*Records to use*.
________________________

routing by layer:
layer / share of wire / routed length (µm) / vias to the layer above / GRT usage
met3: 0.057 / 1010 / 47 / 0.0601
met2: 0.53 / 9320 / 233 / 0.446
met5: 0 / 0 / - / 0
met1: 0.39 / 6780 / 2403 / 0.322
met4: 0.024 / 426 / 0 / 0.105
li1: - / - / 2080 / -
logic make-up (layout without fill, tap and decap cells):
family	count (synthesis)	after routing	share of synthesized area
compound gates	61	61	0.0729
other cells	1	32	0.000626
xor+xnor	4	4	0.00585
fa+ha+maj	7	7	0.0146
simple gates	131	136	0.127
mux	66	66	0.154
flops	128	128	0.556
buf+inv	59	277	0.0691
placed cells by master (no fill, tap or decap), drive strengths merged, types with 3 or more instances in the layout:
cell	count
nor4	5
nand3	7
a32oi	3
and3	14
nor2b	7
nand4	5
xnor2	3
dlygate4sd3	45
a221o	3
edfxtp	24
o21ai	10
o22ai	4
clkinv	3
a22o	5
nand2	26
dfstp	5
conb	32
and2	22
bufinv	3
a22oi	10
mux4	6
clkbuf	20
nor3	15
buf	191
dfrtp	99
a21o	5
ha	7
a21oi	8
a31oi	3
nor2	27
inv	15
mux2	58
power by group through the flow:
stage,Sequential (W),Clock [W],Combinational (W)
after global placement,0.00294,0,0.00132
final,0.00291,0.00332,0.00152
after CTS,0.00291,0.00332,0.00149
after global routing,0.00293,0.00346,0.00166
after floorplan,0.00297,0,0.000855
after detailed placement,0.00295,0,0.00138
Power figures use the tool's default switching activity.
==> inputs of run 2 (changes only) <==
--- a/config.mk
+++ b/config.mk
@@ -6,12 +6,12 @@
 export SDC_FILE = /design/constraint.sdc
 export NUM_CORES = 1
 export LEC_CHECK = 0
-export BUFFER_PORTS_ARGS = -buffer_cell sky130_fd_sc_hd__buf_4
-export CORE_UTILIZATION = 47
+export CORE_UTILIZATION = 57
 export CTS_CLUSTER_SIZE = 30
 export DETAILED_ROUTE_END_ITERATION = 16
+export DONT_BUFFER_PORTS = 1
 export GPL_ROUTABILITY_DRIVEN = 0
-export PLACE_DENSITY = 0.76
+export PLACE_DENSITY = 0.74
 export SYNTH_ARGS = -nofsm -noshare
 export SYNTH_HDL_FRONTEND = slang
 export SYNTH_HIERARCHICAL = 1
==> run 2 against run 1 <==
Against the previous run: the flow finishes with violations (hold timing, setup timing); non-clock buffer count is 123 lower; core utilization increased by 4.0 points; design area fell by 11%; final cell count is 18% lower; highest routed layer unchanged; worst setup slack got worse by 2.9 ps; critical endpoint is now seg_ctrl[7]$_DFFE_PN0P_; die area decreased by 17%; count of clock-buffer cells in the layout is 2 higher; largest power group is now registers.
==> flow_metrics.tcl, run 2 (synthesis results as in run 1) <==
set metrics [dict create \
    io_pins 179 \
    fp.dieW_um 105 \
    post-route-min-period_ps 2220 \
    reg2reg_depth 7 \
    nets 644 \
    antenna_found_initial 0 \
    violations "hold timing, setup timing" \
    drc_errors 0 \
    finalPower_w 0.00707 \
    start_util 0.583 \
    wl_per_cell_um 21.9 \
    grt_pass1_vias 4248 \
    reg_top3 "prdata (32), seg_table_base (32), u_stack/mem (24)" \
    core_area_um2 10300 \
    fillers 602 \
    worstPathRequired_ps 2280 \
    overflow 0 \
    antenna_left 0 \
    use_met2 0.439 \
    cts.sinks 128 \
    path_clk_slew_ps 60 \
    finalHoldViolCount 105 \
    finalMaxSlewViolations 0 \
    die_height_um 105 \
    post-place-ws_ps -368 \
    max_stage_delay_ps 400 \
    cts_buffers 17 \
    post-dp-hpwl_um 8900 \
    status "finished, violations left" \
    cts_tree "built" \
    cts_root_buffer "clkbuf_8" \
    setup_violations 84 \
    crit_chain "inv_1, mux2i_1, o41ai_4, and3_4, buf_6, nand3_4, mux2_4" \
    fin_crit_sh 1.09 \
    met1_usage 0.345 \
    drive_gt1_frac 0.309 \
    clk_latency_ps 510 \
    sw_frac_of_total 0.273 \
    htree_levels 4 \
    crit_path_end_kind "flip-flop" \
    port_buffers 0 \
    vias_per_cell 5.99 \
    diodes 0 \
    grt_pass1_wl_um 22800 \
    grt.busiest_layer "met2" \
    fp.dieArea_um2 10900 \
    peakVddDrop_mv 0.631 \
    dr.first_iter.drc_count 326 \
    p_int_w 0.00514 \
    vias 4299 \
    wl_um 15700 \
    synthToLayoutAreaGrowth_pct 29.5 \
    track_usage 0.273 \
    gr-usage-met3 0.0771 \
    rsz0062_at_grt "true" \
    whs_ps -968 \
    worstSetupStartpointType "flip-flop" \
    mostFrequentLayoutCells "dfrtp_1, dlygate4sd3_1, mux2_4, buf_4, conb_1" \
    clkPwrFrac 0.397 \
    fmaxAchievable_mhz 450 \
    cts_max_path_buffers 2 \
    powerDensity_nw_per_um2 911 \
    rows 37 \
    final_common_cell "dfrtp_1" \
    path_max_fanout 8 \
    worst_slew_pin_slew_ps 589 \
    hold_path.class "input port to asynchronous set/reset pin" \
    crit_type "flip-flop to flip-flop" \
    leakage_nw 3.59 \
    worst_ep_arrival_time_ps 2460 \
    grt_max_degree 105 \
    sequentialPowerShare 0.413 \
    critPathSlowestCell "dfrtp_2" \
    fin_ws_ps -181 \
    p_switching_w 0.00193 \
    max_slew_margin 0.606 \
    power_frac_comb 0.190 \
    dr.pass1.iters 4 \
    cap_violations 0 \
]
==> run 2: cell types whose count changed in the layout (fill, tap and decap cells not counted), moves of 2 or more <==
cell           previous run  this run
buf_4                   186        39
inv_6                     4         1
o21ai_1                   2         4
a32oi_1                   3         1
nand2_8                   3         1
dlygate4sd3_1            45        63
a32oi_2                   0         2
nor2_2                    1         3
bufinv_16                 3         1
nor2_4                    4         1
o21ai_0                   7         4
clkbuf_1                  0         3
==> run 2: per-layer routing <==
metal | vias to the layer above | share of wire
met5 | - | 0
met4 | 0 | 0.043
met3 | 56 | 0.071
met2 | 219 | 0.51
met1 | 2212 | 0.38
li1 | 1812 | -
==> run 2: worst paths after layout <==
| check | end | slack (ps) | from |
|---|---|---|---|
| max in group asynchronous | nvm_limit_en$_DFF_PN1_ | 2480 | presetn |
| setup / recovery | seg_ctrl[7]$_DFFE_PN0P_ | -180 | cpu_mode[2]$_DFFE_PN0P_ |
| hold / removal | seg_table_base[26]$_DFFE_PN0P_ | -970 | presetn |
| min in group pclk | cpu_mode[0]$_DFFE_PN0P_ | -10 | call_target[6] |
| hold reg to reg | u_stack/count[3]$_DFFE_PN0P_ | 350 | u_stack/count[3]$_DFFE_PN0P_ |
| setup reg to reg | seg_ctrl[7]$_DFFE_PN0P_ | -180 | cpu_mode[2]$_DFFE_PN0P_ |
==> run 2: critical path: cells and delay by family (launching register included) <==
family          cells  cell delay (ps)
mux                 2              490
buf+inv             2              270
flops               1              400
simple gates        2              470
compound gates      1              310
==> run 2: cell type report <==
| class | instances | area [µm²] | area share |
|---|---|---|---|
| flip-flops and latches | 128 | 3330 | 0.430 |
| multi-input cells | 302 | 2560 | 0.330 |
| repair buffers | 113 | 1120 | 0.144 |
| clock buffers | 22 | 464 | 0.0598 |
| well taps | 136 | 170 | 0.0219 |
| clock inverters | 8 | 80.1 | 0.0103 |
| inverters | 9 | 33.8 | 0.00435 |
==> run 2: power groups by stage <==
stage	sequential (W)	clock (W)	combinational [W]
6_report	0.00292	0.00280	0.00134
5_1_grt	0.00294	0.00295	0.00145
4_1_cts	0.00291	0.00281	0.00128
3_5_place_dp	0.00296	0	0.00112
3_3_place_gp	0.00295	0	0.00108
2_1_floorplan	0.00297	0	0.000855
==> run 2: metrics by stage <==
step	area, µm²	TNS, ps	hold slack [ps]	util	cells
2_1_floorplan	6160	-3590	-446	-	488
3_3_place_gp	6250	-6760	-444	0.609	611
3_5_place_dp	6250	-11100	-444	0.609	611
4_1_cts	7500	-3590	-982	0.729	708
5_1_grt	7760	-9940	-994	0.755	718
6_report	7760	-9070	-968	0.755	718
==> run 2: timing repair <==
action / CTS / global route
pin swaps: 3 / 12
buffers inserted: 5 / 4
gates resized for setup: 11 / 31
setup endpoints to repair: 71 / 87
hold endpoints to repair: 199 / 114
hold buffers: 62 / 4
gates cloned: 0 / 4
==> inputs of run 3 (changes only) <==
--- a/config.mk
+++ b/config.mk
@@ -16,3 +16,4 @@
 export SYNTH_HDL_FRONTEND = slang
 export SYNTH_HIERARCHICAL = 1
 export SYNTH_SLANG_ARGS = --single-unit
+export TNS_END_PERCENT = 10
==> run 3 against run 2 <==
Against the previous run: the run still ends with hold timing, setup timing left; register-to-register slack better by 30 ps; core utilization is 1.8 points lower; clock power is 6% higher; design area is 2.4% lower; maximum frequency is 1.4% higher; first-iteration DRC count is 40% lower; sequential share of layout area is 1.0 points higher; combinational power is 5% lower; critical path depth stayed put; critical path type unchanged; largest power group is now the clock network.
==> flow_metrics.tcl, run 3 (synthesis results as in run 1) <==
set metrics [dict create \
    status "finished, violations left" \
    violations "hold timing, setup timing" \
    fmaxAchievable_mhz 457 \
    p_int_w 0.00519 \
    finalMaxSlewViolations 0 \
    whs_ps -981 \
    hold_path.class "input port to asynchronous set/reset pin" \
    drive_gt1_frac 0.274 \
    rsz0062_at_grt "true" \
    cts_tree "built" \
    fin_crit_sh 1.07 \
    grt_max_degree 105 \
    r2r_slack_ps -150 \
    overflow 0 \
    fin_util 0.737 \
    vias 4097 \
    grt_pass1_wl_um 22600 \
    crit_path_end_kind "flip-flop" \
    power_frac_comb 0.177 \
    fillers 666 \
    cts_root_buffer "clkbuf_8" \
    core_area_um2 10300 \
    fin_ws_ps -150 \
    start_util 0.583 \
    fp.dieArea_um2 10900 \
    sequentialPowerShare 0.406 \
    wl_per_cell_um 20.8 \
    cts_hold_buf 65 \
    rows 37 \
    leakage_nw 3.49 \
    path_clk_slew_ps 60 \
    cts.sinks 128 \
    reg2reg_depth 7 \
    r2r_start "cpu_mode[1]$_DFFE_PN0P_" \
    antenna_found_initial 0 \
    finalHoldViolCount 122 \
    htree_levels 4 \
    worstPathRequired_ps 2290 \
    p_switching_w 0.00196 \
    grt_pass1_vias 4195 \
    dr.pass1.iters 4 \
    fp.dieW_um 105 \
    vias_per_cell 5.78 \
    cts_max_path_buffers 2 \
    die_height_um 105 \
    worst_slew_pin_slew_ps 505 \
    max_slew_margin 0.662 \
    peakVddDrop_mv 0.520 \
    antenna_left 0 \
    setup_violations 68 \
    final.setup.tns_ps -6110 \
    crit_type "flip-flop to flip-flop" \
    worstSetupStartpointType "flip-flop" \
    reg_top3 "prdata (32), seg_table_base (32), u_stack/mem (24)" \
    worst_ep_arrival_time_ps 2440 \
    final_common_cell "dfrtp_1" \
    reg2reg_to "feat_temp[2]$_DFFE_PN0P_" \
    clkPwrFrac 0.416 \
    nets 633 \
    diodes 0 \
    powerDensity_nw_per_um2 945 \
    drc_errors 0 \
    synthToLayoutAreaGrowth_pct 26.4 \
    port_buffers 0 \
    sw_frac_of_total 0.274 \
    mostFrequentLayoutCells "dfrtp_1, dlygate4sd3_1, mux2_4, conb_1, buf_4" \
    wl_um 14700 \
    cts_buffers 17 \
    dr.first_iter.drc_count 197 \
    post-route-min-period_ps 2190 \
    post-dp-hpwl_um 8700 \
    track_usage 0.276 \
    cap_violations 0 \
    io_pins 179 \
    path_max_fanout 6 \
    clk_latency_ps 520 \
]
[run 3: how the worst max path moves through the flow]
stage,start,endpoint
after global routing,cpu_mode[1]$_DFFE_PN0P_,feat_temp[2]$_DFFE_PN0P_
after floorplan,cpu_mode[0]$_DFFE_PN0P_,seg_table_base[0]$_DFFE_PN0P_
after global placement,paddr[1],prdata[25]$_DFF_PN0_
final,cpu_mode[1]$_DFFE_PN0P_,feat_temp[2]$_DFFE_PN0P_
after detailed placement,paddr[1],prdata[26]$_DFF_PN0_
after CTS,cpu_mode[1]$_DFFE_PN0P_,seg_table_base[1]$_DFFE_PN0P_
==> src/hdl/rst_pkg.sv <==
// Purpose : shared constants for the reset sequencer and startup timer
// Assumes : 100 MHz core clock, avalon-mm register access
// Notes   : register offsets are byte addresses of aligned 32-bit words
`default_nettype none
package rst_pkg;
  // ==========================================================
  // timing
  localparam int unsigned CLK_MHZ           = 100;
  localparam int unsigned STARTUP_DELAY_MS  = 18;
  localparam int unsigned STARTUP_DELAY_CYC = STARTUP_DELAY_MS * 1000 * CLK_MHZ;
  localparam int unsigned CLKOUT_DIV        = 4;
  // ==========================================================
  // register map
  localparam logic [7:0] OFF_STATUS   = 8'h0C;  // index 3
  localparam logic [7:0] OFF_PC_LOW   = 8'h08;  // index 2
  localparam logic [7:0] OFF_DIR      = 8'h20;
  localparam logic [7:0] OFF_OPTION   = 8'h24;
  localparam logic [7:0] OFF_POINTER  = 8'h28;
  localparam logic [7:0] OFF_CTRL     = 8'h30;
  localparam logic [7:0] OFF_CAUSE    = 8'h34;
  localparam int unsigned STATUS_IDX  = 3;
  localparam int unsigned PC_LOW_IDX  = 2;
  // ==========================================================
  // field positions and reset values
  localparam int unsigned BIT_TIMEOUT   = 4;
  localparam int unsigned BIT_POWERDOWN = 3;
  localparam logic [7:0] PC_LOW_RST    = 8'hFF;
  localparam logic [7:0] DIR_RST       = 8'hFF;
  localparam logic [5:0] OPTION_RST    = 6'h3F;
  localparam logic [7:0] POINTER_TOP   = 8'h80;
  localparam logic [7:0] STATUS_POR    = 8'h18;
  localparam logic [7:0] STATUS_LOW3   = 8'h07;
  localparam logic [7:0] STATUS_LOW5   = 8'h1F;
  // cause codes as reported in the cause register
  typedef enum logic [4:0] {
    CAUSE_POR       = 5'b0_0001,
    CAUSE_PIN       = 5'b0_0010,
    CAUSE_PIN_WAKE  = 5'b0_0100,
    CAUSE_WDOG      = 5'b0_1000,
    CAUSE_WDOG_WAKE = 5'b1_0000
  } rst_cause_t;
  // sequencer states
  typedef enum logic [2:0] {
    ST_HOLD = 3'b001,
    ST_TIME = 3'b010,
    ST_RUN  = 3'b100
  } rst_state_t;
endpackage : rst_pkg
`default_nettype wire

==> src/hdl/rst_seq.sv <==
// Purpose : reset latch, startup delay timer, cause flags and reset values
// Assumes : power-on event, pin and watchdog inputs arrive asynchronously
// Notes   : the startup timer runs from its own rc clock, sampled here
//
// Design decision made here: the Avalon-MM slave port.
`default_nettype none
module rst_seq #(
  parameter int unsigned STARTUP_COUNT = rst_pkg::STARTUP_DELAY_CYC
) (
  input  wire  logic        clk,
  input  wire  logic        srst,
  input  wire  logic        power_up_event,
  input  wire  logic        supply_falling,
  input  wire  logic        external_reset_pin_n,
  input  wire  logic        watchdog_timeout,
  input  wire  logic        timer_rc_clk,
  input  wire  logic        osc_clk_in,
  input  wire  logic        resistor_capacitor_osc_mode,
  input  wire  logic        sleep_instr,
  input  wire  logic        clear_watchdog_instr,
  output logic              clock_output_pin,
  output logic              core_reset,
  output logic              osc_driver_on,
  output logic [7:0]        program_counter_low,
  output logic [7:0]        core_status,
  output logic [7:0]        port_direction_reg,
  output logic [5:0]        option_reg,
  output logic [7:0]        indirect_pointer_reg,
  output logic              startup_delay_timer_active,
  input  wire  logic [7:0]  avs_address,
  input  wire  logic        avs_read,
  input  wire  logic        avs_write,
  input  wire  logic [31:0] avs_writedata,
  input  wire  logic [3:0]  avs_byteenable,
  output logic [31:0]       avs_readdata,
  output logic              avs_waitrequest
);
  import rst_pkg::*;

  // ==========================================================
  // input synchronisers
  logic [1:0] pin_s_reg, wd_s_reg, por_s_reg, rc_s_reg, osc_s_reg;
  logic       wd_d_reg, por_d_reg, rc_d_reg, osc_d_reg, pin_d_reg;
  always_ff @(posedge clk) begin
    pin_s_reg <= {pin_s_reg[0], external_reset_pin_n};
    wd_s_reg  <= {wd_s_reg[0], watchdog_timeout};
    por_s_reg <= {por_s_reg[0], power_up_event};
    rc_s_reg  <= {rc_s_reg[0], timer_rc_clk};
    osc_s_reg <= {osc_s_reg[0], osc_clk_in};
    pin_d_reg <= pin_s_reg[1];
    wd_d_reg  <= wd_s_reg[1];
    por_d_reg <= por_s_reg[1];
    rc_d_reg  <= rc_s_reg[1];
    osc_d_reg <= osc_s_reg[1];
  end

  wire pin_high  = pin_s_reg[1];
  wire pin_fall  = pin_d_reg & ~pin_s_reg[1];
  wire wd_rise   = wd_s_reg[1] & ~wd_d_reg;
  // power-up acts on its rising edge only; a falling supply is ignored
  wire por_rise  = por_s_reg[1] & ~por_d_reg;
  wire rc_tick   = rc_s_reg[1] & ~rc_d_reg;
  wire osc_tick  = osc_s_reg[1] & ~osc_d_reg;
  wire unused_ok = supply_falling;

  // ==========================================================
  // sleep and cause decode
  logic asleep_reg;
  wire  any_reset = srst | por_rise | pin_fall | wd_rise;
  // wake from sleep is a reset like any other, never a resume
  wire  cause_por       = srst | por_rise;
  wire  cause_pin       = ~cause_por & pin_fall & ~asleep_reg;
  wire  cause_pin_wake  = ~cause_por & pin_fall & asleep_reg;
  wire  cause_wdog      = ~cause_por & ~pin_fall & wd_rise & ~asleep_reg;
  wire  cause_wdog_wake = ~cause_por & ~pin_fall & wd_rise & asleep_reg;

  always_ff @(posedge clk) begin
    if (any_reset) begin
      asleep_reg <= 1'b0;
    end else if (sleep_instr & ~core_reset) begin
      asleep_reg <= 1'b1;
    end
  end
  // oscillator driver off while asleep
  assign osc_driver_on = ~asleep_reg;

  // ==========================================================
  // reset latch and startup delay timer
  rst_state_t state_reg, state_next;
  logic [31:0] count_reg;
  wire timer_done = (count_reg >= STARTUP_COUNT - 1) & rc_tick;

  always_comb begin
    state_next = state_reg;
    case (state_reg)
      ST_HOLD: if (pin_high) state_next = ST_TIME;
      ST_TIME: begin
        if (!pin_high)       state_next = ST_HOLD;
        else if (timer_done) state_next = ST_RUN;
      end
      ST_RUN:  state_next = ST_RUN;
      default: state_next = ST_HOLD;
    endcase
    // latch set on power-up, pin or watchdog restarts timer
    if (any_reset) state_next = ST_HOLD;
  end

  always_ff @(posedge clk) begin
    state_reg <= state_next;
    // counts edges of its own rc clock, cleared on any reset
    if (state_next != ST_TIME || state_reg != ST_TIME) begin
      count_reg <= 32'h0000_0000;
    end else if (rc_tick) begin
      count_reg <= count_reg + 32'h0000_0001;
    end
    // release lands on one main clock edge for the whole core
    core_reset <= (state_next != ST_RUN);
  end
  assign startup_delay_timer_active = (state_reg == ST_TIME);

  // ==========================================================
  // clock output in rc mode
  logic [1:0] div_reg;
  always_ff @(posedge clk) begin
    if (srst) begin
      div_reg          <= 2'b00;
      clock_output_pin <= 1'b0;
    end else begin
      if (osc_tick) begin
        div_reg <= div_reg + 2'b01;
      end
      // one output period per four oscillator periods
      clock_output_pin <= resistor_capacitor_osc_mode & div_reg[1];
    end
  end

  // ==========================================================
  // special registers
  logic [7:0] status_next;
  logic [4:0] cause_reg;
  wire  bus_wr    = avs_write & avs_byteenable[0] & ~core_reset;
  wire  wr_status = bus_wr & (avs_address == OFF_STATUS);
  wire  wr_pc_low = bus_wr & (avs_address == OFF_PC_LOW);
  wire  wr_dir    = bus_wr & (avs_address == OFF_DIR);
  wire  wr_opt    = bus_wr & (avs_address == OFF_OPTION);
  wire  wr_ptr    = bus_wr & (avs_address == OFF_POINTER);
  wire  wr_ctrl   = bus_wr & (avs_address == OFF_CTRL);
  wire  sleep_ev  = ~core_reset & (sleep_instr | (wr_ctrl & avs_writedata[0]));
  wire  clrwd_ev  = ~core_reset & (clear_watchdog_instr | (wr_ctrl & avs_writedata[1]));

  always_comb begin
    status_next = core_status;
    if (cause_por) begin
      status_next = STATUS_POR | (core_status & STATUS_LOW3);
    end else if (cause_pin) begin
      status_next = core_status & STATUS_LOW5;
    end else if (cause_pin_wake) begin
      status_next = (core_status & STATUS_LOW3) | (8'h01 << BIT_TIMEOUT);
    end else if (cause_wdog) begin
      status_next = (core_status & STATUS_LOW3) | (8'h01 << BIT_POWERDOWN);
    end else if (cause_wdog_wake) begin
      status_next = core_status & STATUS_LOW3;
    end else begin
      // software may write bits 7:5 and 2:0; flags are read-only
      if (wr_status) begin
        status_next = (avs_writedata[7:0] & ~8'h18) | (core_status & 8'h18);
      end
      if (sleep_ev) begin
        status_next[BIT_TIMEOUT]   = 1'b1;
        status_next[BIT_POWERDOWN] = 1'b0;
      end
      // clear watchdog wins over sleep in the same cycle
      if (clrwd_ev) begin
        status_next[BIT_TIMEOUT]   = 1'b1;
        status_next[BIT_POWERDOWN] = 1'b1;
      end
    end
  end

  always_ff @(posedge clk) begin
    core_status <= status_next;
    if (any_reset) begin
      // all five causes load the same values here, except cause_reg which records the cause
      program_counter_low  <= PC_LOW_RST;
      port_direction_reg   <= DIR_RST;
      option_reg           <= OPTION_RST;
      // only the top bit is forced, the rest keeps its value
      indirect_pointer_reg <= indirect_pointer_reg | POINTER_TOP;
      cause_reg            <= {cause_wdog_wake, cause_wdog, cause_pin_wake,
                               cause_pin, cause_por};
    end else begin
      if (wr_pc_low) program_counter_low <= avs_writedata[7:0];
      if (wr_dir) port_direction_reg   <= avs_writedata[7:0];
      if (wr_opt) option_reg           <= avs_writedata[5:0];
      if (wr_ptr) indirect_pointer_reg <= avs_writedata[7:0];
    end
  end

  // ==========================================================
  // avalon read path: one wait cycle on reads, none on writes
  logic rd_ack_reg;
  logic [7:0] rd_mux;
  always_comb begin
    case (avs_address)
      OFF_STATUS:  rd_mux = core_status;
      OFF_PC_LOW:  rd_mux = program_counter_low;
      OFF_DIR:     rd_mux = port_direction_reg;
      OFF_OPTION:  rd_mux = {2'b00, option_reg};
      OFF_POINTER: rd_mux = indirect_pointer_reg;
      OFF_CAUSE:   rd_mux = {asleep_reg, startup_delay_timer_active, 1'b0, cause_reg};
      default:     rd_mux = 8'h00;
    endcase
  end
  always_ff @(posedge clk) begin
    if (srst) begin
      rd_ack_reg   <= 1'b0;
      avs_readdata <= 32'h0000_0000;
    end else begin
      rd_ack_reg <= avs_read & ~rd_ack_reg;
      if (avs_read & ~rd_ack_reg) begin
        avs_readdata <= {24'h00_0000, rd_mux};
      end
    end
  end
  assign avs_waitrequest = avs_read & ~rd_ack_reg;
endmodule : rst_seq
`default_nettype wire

________________________

With the line holding "path_max_fanout 6 \" as the first and the line holding "after global placement,paddr[1],prdata[25]$_DFF_PN0_" as the last, please transcribe exactly the lines of the material above in that range and nothing else.

    path_max_fanout 6 \
    clk_latency_ps 520 \
]
[run 3: how the worst max path moves through the flow]
stage,start,endpoint
after global routing,cpu_mode[1]$_DFFE_PN0P_,feat_temp[2]$_DFFE_PN0P_
after floorplan,cpu_mode[0]$_DFFE_PN0P_,seg_table_base[0]$_DFFE_PN0P_
after global placement,paddr[1],prdata[25]$_DFF_PN0_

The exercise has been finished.